===== src/rtl/adpcm_pkg.sv =====
// Shared definitions for the ADPCM encoder/decoder cores: step table,
// state encoding, index adaptation and saturation helpers.
package adpcm_pkg;

  localparam int IDX_MAX = 88;

  localparam logic [15:0] STEP_TABLE [0:88] = '{
    16'd7,     16'd8,     16'd9,     16'd10,    16'd11,    16'd12,    16'd13,    16'd14,
    16'd16,    16'd17,    16'd19,    16'd21,    16'd23,    16'd25,    16'd28,    16'd31,
    16'd34,    16'd37,    16'd41,    16'd45,    16'd50,    16'd55,    16'd60,    16'd66,
    16'd73,    16'd80,    16'd88,    16'd97,    16'd107,   16'd118,   16'd130,   16'd143,
    16'd157,   16'd173,   16'd190,   16'd209,   16'd230,   16'd253,   16'd279,   16'd307,
    16'd337,   16'd371,   16'd408,   16'd449,   16'd494,   16'd544,   16'd598,   16'd658,
    16'd724,   16'd796,   16'd876,   16'd963,   16'd1060,  16'd1166,  16'd1282,  16'd1411,
    16'd1552,  16'd1707,  16'd1878,  16'd2066,  16'd2272,  16'd2499,  16'd2749,  16'd3024,
    16'd3327,  16'd3660,  16'd4026,  16'd4428,  16'd4871,  16'd5358,  16'd5894,  16'd6484,
    16'd7132,  16'd7845,  16'd8630,  16'd9493,  16'd10442, 16'd11487, 16'd12635, 16'd13899,
    16'd15289, 16'd16818, 16'd18500, 16'd20350, 16'd22385, 16'd24623, 16'd27086, 16'd29794,
    16'd32767
  };

  typedef enum logic [2:0] {
    ST_IDLE,
    ST_DIFF,
    ST_QUANT,
    ST_UPDATE,
    ST_OUT
  } enc_state_e;

  // Step-index adaptation: small magnitudes shrink the step, large ones grow it.
  function automatic int idx_adjust(input int mag, input int mb);
    int h;
    h = 1 << (mb - 1);
    if (mag < h) return -1;
    return 2 * (mag - h + 1);
  endfunction

  // Clamp a wide signed value into the signed range of a data_w-bit word.
  function automatic logic signed [31:0] sat(input logic signed [31:0] value, input int data_w);
    logic signed [31:0] hi;
    logic signed [31:0] lo;
    hi = (32'sd1 <<< (data_w - 1)) - 32'sd1;
    lo = -(32'sd1 <<< (data_w - 1));
    if (value > hi) return hi;
    if (value < lo) return lo;
    return value;
  endfunction

endpackage


===== src/rtl/adpcm_enc_core_dequant.sv =====
// Reconstructs the quantised difference magnitude from a step size and the
// magnitude bits of a code; shared with the decoder.
module adpcm_dequant
  import adpcm_pkg::*;
#(
  parameter int DATA_W = 16,
  parameter int MB     = 3
) (
  input  logic [DATA_W-1:0] step,
  input  logic [MB-1:0]     mag,
  output logic [DATA_W:0]   dq
);

  // Half-LSB rounding term plus one scaled step per set magnitude bit.
  always_comb begin
    logic [DATA_W:0] step_ext;
    step_ext = {1'b0, step};
    dq = step_ext >> MB;
    for (int k = 0; k < MB; k++) begin
      if (mag[k]) dq = dq + (step_ext >> (MB - 1 - k));
    end
  end

endmodule


===== src/rtl/adpcm_enc_core.sv =====
// Multi-channel sequential IMA-style ADPCM encoder: one sample in flight,
// one magnitude bit resolved per cycle, per-channel predictor/index state.
module adpcm_enc_core
  import adpcm_pkg::*;
#(
  parameter int DATA_W = 16,
  parameter int CODE_W = 4,
  parameter int NUM_CH = 4,
  localparam int CH_W  = (NUM_CH > 1) ? $clog2(NUM_CH) : 1,
  localparam int MB    = CODE_W - 1,
  localparam int CNT_W = (MB > 1) ? $clog2(MB) : 1
) (
  input  logic                     clk,
  input  logic                     rst,
  input  logic                     in_valid,
  output logic                     in_ready,
  input  logic [CH_W-1:0]          in_ch,
  input  logic signed [DATA_W-1:0] in_sample,
  input  logic                     clr_valid,
  input  logic [CH_W-1:0]          clr_ch,
  output logic                     out_valid,
  input  logic                     out_ready,
  output logic [CH_W-1:0]          out_ch,
  output logic [CODE_W-1:0]        out_code,
  output logic signed [DATA_W-1:0] out_predicted,
  output logic [6:0]               out_index
);

  enc_state_e state, state_nxt;

  logic signed [DATA_W-1:0] pred_mem [NUM_CH];
  logic [6:0]               idx_mem  [NUM_CH];

  logic [CH_W-1:0]          cur_ch;
  logic signed [DATA_W-1:0] cur_sample;
  logic signed [DATA_W-1:0] pred_cur;
  logic [6:0]               idx_cur;
  logic [DATA_W-1:0]        step_cur;
  logic                     sign_cur;
  logic [DATA_W:0]          rem;
  logic [MB-1:0]            mag_bits;
  logic [CNT_W-1:0]         bit_cnt;
  logic                     clr_hit;

  logic signed [DATA_W:0]   diff;
  logic [DATA_W:0]          diff_abs;
  logic [DATA_W:0]          cmp;
  logic [DATA_W:0]          dq;
  logic signed [DATA_W-1:0] pred_new;
  logic [6:0]               idx_new;

  adpcm_dequant #(.DATA_W(DATA_W), .MB(MB)) u_dequant (
    .step (step_cur),
    .mag  (mag_bits),
    .dq   (dq)
  );

  // State register.
  always_ff @(posedge clk or posedge rst) begin
    if (rst) state <= ST_IDLE;
    else     state <= state_nxt;
  end

  // Next-state: one DIFF cycle, MB QUANT cycles, one UPDATE, then hold in OUT until accepted.
  always_comb begin
    state_nxt = state;
    case (state)
      ST_IDLE:   if (in_valid) state_nxt = ST_DIFF;
      ST_DIFF:   state_nxt = ST_QUANT;
      ST_QUANT:  if (bit_cnt == '0) state_nxt = ST_UPDATE;
      ST_UPDATE: state_nxt = ST_OUT;
      ST_OUT:    if (out_valid && out_ready) state_nxt = ST_IDLE;
      default:   state_nxt = ST_IDLE;
    endcase
  end

  // Outputs decoded from the state.
  always_comb begin
    in_ready = (state == ST_IDLE);
  end

  // Difference, comparison threshold and updated predictor/index for the sample in flight.
  always_comb begin
    logic signed [31:0] pred_ext;
    logic signed [31:0] dq_ext;
    logic signed [31:0] sum;
    logic signed [31:0] sat_val;
    logic signed [31:0] idx_sum;
    diff     = {cur_sample[DATA_W-1], cur_sample} - {pred_mem[cur_ch][DATA_W-1], pred_mem[cur_ch]};
    diff_abs = diff[DATA_W] ? $unsigned(-diff) : $unsigned(diff);
    cmp      = {1'b0, step_cur} >> (CNT_W'(MB - 1) - bit_cnt);
    pred_ext = 32'(pred_cur);
    dq_ext   = 32'(dq);
    sum      = sign_cur ? (pred_ext - dq_ext) : (pred_ext + dq_ext);
    sat_val  = sat(sum, DATA_W);
    pred_new = sat_val[DATA_W-1:0];
    idx_sum  = int'(idx_cur) + idx_adjust(int'(mag_bits), MB);
    if (idx_sum < 0)             idx_new = 7'd0;
    else if (idx_sum > IDX_MAX)  idx_new = 7'(IDX_MAX);
    else                         idx_new = idx_sum[6:0];
  end

  // Sample datapath: capture, successive approximation and result registers.
  always_ff @(posedge clk or posedge rst) begin
    if (rst) begin
      cur_ch        <= '0;
      cur_sample    <= '0;
      pred_cur      <= '0;
      idx_cur       <= '0;
      step_cur      <= '0;
      sign_cur      <= 1'b0;
      rem           <= '0;
      mag_bits      <= '0;
      bit_cnt       <= '0;
      clr_hit       <= 1'b0;
      out_valid     <= 1'b0;
      out_ch        <= '0;
      out_code      <= '0;
      out_predicted <= '0;
      out_index     <= '0;
    end else begin
      case (state)
        ST_IDLE: begin
          if (in_valid) begin
            cur_ch     <= in_ch;
            cur_sample <= in_sample;
            clr_hit    <= 1'b0;
          end
        end
        ST_DIFF: begin
          pred_cur <= pred_mem[cur_ch];
          idx_cur  <= idx_mem[cur_ch];
          step_cur <= DATA_W'(STEP_TABLE[idx_mem[cur_ch]]);
          sign_cur <= diff[DATA_W];
          rem      <= diff_abs;
          mag_bits <= '0;
          bit_cnt  <= CNT_W'(MB - 1);
        end
        ST_QUANT: begin
          if (rem >= cmp) begin
            mag_bits[bit_cnt] <= 1'b1;
            rem               <= rem - cmp;
          end
          bit_cnt <= bit_cnt - 1'b1;
        end
        ST_UPDATE: begin
          out_ch        <= cur_ch;
          out_code      <= {sign_cur, mag_bits};
          out_predicted <= pred_new;
          out_index     <= idx_new;
        end
        ST_OUT: begin
          out_valid <= !(out_valid && out_ready);
        end
        default: ;
      endcase
      if (clr_valid && (clr_ch == cur_ch) &&
          (state == ST_DIFF || state == ST_QUANT || state == ST_UPDATE))
        clr_hit <= 1'b1;
    end
  end

  // Per-channel state: clear has priority over the write-back of the sample in flight.
  always_ff @(posedge clk or posedge rst) begin
    if (rst) begin
      for (int i = 0; i < NUM_CH; i++) begin
        pred_mem[i] <= '0;
        idx_mem[i]  <= '0;
      end
    end else begin
      for (int i = 0; i < NUM_CH; i++) begin
        if (clr_valid && (clr_ch == CH_W'(i))) begin
          pred_mem[i] <= '0;
          idx_mem[i]  <= '0;
        end else if ((state == ST_UPDATE) && (cur_ch == CH_W'(i)) && !clr_hit) begin
          pred_mem[i] <= pred_new;
          idx_mem[i]  <= idx_new;
        end
      end
    end
  end

endmodule


===== config.mk =====
export PLATFORM = sky130hd
export DESIGN_NAME = adpcm_enc_core
export DESIGN_NICKNAME = d
export VERILOG_FILES = /design/src/rtl/adpcm_pkg.sv /design/src/rtl/adpcm_enc_core_dequant.sv /design/src/rtl/adpcm_enc_core.sv
export SDC_FILE = /design/constraint.sdc
export NUM_CORES = 1
export LEC_CHECK = 0
export CORE_MARGIN = 5
export CORE_UTILIZATION = 65
export CTS_BUF_LIST = sky130_fd_sc_hd__clkbuf_8
export CTS_CLUSTER_DIAMETER = 150
export CTS_CLUSTER_SIZE = 20
export DETAILED_ROUTE_END_ITERATION = 6
export PLACE_DENSITY = 0.84
export SLEW_MARGIN = 20
export SYNTH_ARGS = -nofsm -noshare
export SYNTH_HDL_FRONTEND = slang
export SYNTH_SLANG_ARGS = --single-unit

===== constraint.sdc =====
create_clock -name clk -period 9.8 [get_ports clk]
set_clock_uncertainty 0.2 [all_clocks]
set_input_delay 1.96 -clock clk [delete_from_list [all_inputs] [get_ports clk]]
set_output_delay 1.96 -clock clk [all_outputs]
set_load 0.01 [all_outputs]

=== Word level (Yosys, flattened, before mapping) ===
Memories as Yosys holds them, arrays and structs flattened. A register that Yosys moved wholly into a read port is not among the register bits.
Cells that the tools add are included.

* Reduce and logical (&&, ||, !) cells: 35
* Shift operators: 1
* Order comparisons: 9
* Equality and inequality tests: 15
* Add/subtract/negate cells: 13
* Muxes and demuxes: 53
* Bitwise logic cells: 3

{| class="wikitable"
|+ Operators with widths
! operator !! count
|-
| 2-to-1 mux 16 bit || 14
|-
| 2-to-1 mux 32 bit || 3
|-
| 2-to-1 mux 7 bit || 12
|-
| 2-to-1 mux 17 bit || 4
|-
| case mux 17 bit (2 select lines) || 1
|-
| adder 8 x 32 -> 32 bit || 1
|-
| binary-select mux 16 bit (select 2 bit) || 1
|-
| > comparator 32 x 16 -> 1 bit (second input constant) || 1
|-
| > comparator 32 x 8 -> 1 bit (second input constant) || 1
|-
| less-than comparator 32 x 1 -> 1 bit (second input constant) || 1
|-
| less-than comparator 32 x 16 -> 1 bit (second input constant) || 1
|-
| adder 16 x 18 -> 19 bit || 1
|-
| subtractor 16 x 18 -> 19 bit || 1
|-
| adder 17 x 15 -> 17 bit || 1
|-
| adder 17 x 16 -> 17 bit || 1
|-
| >= comparator 17 bit || 1
|-
| negation 17 bit || 1
|-
| right shift 16 x 2 -> 17 bit || 1
|-
| subtractor 16 x 16 -> 17 bit || 1
|-
| subtractor 17 bit || 1
|-
| logical AND 1 bit || 16
|-
| adder 13 x 14 -> 15 bit || 1
|-
| 2-to-1 mux 15 bit || 1
|-
| case mux 3 bit (5 select lines) || 1
|-
| other kinds (31) || 61
|}

* Output and inout bits: 31
* Input bits: 25
* Memories: 1
* ROM bits: 2048
* Logic and storage cells: 153
* Bits in registers: 190

{| class="wikitable"
|+ Memories
! name !! depth !! width !! rd ports !! clocked after memory_dff !! wr ports !! RTL line !! source
|-
| (no name shown) || 128 || 16 || 1 || 1 || 0 || adpcm_enc_core.sv:133 || <nowiki>step_cur <= DATA_W'(STEP_TABLE[idx_mem[cur_ch]]);</nowiki>
|}

=== Logic depth before layout (Yosys ltp) ===
* Depth in word-level cells: 15
* Gate-level depth with buffers: 38
* Depth with buffers taken out: 37

=== Modules after synthesis ===
A second synthesis with hierarchy kept.

* Cells, all modules: 1931
* Area, all modules: 16886.2 um^2

{| class="wikitable"
|+ Modules (own cells, without submodules)
! module !! area an instance (um^2) !! sequential area each (um^2) !! cells each !! instances
|-
| adpcm_enc_core || 14201.1 || 5129.9 || 1562 || 1
|-
| adpcm_dequant || 2685.1 || 0.0 || 369 || 1
|}

=== Worst setup path before layout ===
Ideal clock, no wire load.

* Path type: register to register
* From: register step_cur[3]
* To: register pred_mem[25] in the netlist's numbering
* Setup time: 0.136 ns
* Clock period less this slack: 8.546 ns
* Data arrival time: 8.210 ns
* Cell stages (with the launch flop): 34
* Data required time: 9.464 ns
* Buffers on the path: 1
* Setup slack: 1.254 ns
* Path through: dfrtp_1 > ha_1 > inv_1 > fa_1 > nor2b_1 > or3_1 > nand4_1 > ha_1 > and3_1 > a22o_1 > or3_1 > a31o_1 > or2_2 > ha_1 > or3_1 > a31oi_1 > a21oi_1 > xnor2_1 > nand4_1 > o2bb2ai_1 > nor4_2 > a21oi_1 > xnor2_1 > ha_1 > and3_1 > a221o_1 > or3_1 > o2111ai_1 > and2_1 > nor2_1 > or4_1 > clkbuf_1 > a22oi_1 > o21ai_0

* Cells in the longest elaborated chain, start to end: 15
* Elaborated cells between the ends (all ways): 19
* Those cells by class: 5 x add/sub; 2 x order compare; 12 x mux

{| class="wikitable"
|+ RTL lines
! element !! RTL line !! source
|-
| start, declared || adpcm_enc_core.sv:38 || <nowiki>logic [DATA_W-1:0] step_cur;</nowiki>
|-
| adder 13 x 14 -> 15 bit || adpcm_enc_core_dequant.sv:20 || <nowiki>if (mag[k]) dq = dq + (step_ext >> (MB - 1 - k));</nowiki>
|-
| 2-to-1 mux 15 bit || adpcm_enc_core_dequant.sv:20 ||
|-
| adder 17 x 15 -> 17 bit || adpcm_enc_core_dequant.sv:20 ||
|-
| 2-to-1 mux 17 bit || adpcm_enc_core_dequant.sv:20 ||
|-
| adder 17 x 16 -> 17 bit || adpcm_enc_core_dequant.sv:20 ||
|-
| 2-to-1 mux 17 bit * || adpcm_enc_core_dequant.sv:20 ||
|-
| adder 16 x 18 -> 19 bit or subtractor 16 x 18 -> 19 bit (tied branches) || adpcm_enc_core.sv:94 || <nowiki>sum = sign_cur ? (pred_ext - dq_ext) : (pred_ext + dq_ext);</nowiki>
|-
| 2-to-1 mux 32 bit * || adpcm_enc_core.sv:94 ||
|-
| less-than comparator 32 x 16 -> 1 bit || adpcm_pkg.sv:45 || <nowiki>if (value < lo) return lo;</nowiki>
|-
| 2-to-1 mux 1 bit (2 in series) || adpcm_pkg.sv:45 ||
|-
| 2-to-1 mux 16 bit || adpcm_pkg.sv:46 || <nowiki>return value;</nowiki>
|-
| 2-to-1 mux 16 bit * || adpcm_pkg.sv:45 ||
|-
| 2-to-1 mux 16 bit * || adpcm_enc_core.sv:175 || <nowiki>end else if ((state == ST_UPDATE) && (cur_ch == CH_W'(i)) && !clr_hit) begin</nowiki>
|-
| 2-to-1 mux 16 bit * || adpcm_enc_core.sv:172 || <nowiki>if (clr_valid && (clr_ch == CH_W'(i))) begin</nowiki>
|-
| end signal, assigned by index || adpcm_enc_core.sv:176 || <nowiki>pred_mem[i] <= pred_new;</nowiki>
|-
| end, declared || adpcm_enc_core.sv:31 || <nowiki>logic signed [DATA_W-1:0] pred_mem [NUM_CH];</nowiki>
|}

Every way passes the cells marked *; elsewhere a longest branch is shown, timed or not. The select of a mux whose other input is x is not followed.
A chain may end at the register's enable or synchronous reset.

=== Final worst setup path ===
* From: register step_cur[2]
* To: register pred_mem[59] in the netlist's numbering

The elaborated chain is that of the path after synthesis.

==> impl_metrics.toml <==
[floorplanning]
core_um2 = 25200
die_width_um = 170
die_area_um2 = 28900
die_y_um = 170
ios = 56
initial_core_util = 0.661
num_rows = 58

[clock_network]
cts_made_buffers = 14
cts_tree = "built"
clockRootBuffer = "clkbuf_8"
htree_levels = 1
cts_sinks = 205
path_clk_slew_ns = 0.14
clk_path_buf_depth = 3
hold_buffers = 0
clkLatencyLatePin_ns = 0.55

[global_route]
grt_usage = 0.322
grt_overflow = 0
grt_max_degree = 126
antenna_found_initial = 0
grt_pass1_wl_um = 76900
grt_pass1_vias = 15162

[logic_synthesis]
synth_top_area_frac = 0.308
synth_top_family_by_area = "compound AO/OA/AOI/OAI gates"
ys_warn_count = 0
yosysSeqAreaShare = 0.308
yosysTopAreaCell = "dfrtp_1"
synth_xor_area_frac = 0.0466
syn_area_um2 = 16700
synthCells = 1997
yosys.cell_types.count = 88
synthMuxAreaShare = 0.0704
ys_ff_latch = 205
synth_compound_area_frac = 0.250
yosys-top-cells-area = "dfrtp_1, ha_1, nand2_1"
syn_nets = 2156
yosysMostFrequentCell = "nand2_1"
ys_async_sr_fraction = 1.00
synthFlopType = "dfrtp_1"
synth_edf_count = 0
synth_common_cells = "nand2_1, o21ai_0, dfrtp_1"
avgSynthCellArea_um2 = 8.34
synthAdderAreaFrac = 0.104
yosys.area_share.simple = 0.175

[critical_path]
crit_slowest_cell = "dfrtp_1"
crit_fanout = 16
startpoint_type = "flip-flop"
cpPeakStageDelay_ns = 0.49
critPathRequiredTime_ns = 9.99
crit_path_end_kind = "flip-flop"
cp_top_family = "simple AND/OR/NAND/NOR gates"
path_buf_inv = 3
crit_type = "reg -> reg"
crit_arrival_ns = 9.52

[drt]
via_count = 15631
met3_length_um = 4300
via_per_inst = 6.73
met2_length_um = 21700
wl_met1_um = 19500
drt_iter0_markers = 1796
firstDrtPassIters = 7
wl_um = 47400
drtAntennaViolNets = 0
highest_layer = "met4"
drcViolationCount = 22
routedWlPerCell_um = 20.4

[final_layout]
layout.filler_cells = 1975
syn_to_final_growth_pct = 6.66
drive_gt1_frac = 0.0794
final_area_um2 = 17800
num_antenna_cells = 0
ff_latch_area_um2 = 5130
multi_input_area_um2 = 10800
nNetsFinal = 2149

[sta]
hold_violations = 0
slew_viol_final = 0
tightest_slew_ns = 0.903
period_share = 0.952
relSlewSlack = 0.398
period_needed_ns = 9.33
fmax_mhz = 107
finalSetupViolations = 0

[placed_design]
place.gp.congestion = 0.965
port_buffers = 55
post_dp_cell_area_um2 = 17500
post-dp-hpwl_um = 34100

[outcome]
outcome = "complete, but fails checks"
violations = "design-rule violations"

[hold_path]
min-delay-path-class = "reg -> reg"

[flow_run]
drv_cap = 0
==> cells in the final DEF (no fill, tap or decap), types with 9 or more instances in the layout <==
cell type          n
mux2i_1           25
a221o_1            9
mux2_2            35
and3_1            15
a22o_1            11
a211oi_1          29
o22ai_1            9
nor4_1            11
ha_1             127
o221ai_1           9
nand2b_1          16
nand4_1           11
o31ai_1           10
o21ai_1           36
o21ai_0          213
a31oi_1           22
buf_4             28
nand3_1           33
xor2_1            35
dfrtp_1          204
clkbuf_8          14
and2_1            11
a22oi_2           10
nand2_1          286
nor3_1            45
inv_1             96
or3_1             24
a21o_1            31
mux4_2            23
xnor2_1           50
o211ai_1          11
or2_2             12
o21a_1            19
a211o_1           10
nor2_1           108
a21oi_1          134
nor2b_1           22
clkdlybuf4s50_1   55
==> through the flow <==
| step | hold WS, ns | setup WS (ns) | TNS [ns] | util | std cells |
|---|---|---|---|---|---|
| after floorplan | 0.244 | 1.25 | 0 | - | 1997 |
| after global placement | 0.257 | 0.789 | 0 | 0.693 | 2303 |
| after detailed placement | 0.267 | 0.423 | 0 | 0.693 | 2303 |
| after CTS | 0.294 | 0.261 | 0 | 0.702 | 2320 |
| after global routing | 0.308 | -0.0146 | -0.0146 | 0.706 | 2321 |
| final | 0.291 | 0.473 | 0 | 0.706 | 2321 |
==> repair_timing <==
item | in CTS | in global routing
resized for setup | 0 | 13
buffers inserted | 0 | 0
endpoints found under the setup margin | 0 | 75
==> per-layer routing <==
metal / vias to the layer above / GRT usage
met3: 135 / 0.0564
met1: 7444 / 0.437
met5: - / 0
met2: 812 / 0.515
li1: 7240 / -
met4: 0 / 0.130
==> cell type report <==
class / instances / area share
Multi-Input combinational cell: 1588 / 0.610
Clock buffer: 14 / 0.0108
Tap cell: 330 / 0.0232
Timing Repair Buffer: 85 / 0.0450
Inverter: 96 / 0.0207
Clock inverter: 3 / 0.00162
Sequential cell: 205 / 0.289
==> worst min-delay path, delay by kind of cell (launching register included) <==
kind	cells	cell delay [ns]
AND/OR/NAND/NOR	2	0.10
flip-flops	1	0.38
==> kinds of logic after synthesis <==
logic type,Yosys count
AOI/OAI and AO/OA,655
xor gates and xnor gates,87
adders and majority gates,134
buffers and inverters,204
DFF,205
muxes,84
and+or+nand+nor,628
==> worst paths after layout <==
kind,startpoint,slack [ns],endpoint,depth (start not counted)
setup / recovery,step_cur[2],0.47,pred_mem[59],36
hold / removal,rem[5],0.29,rem[5],2
setup reg to reg,step_cur[2],0.47,pred_mem[59],36
hold reg to reg,rem[5],0.29,rem[5],2
max in group asynchronous,rst,6.30,pred_mem[27],4
min in group asynchronous,rst,1.79,idx_mem[9],2
==> state kept, by name (all words and copies together), names as in the netlist, 3 cells and up <==
name           flops
rem               17
out_index          7
out_code           4
out_predicted     16
idx_mem           28
pred_cur          16
idx_cur            7
step_cur          15
cur_sample        16
state              3
pred_mem          64
mag_bits           3
Power is left out: the tool's default activity adds up to more than one toggle a clock period on the data nets, which glitch-free logic cannot reach.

▸ HOW TO COMPLETE THIS TASK
The reply should consist solely of the lines above from the one that has "cts_sinks = 205" through the one that has "synth_top_area_frac = 0.308", reproduced exactly.

▸ RESPONSE TO THE EXERCISE
cts_sinks = 205
path_clk_slew_ns = 0.14
clk_path_buf_depth = 3
hold_buffers = 0
clkLatencyLatePin_ns = 0.55

[global_route]
grt_usage = 0.322
grt_overflow = 0
grt_max_degree = 126
antenna_found_initial = 0
grt_pass1_wl_um = 76900
grt_pass1_vias = 15162

[logic_synthesis]
synth_top_area_frac = 0.308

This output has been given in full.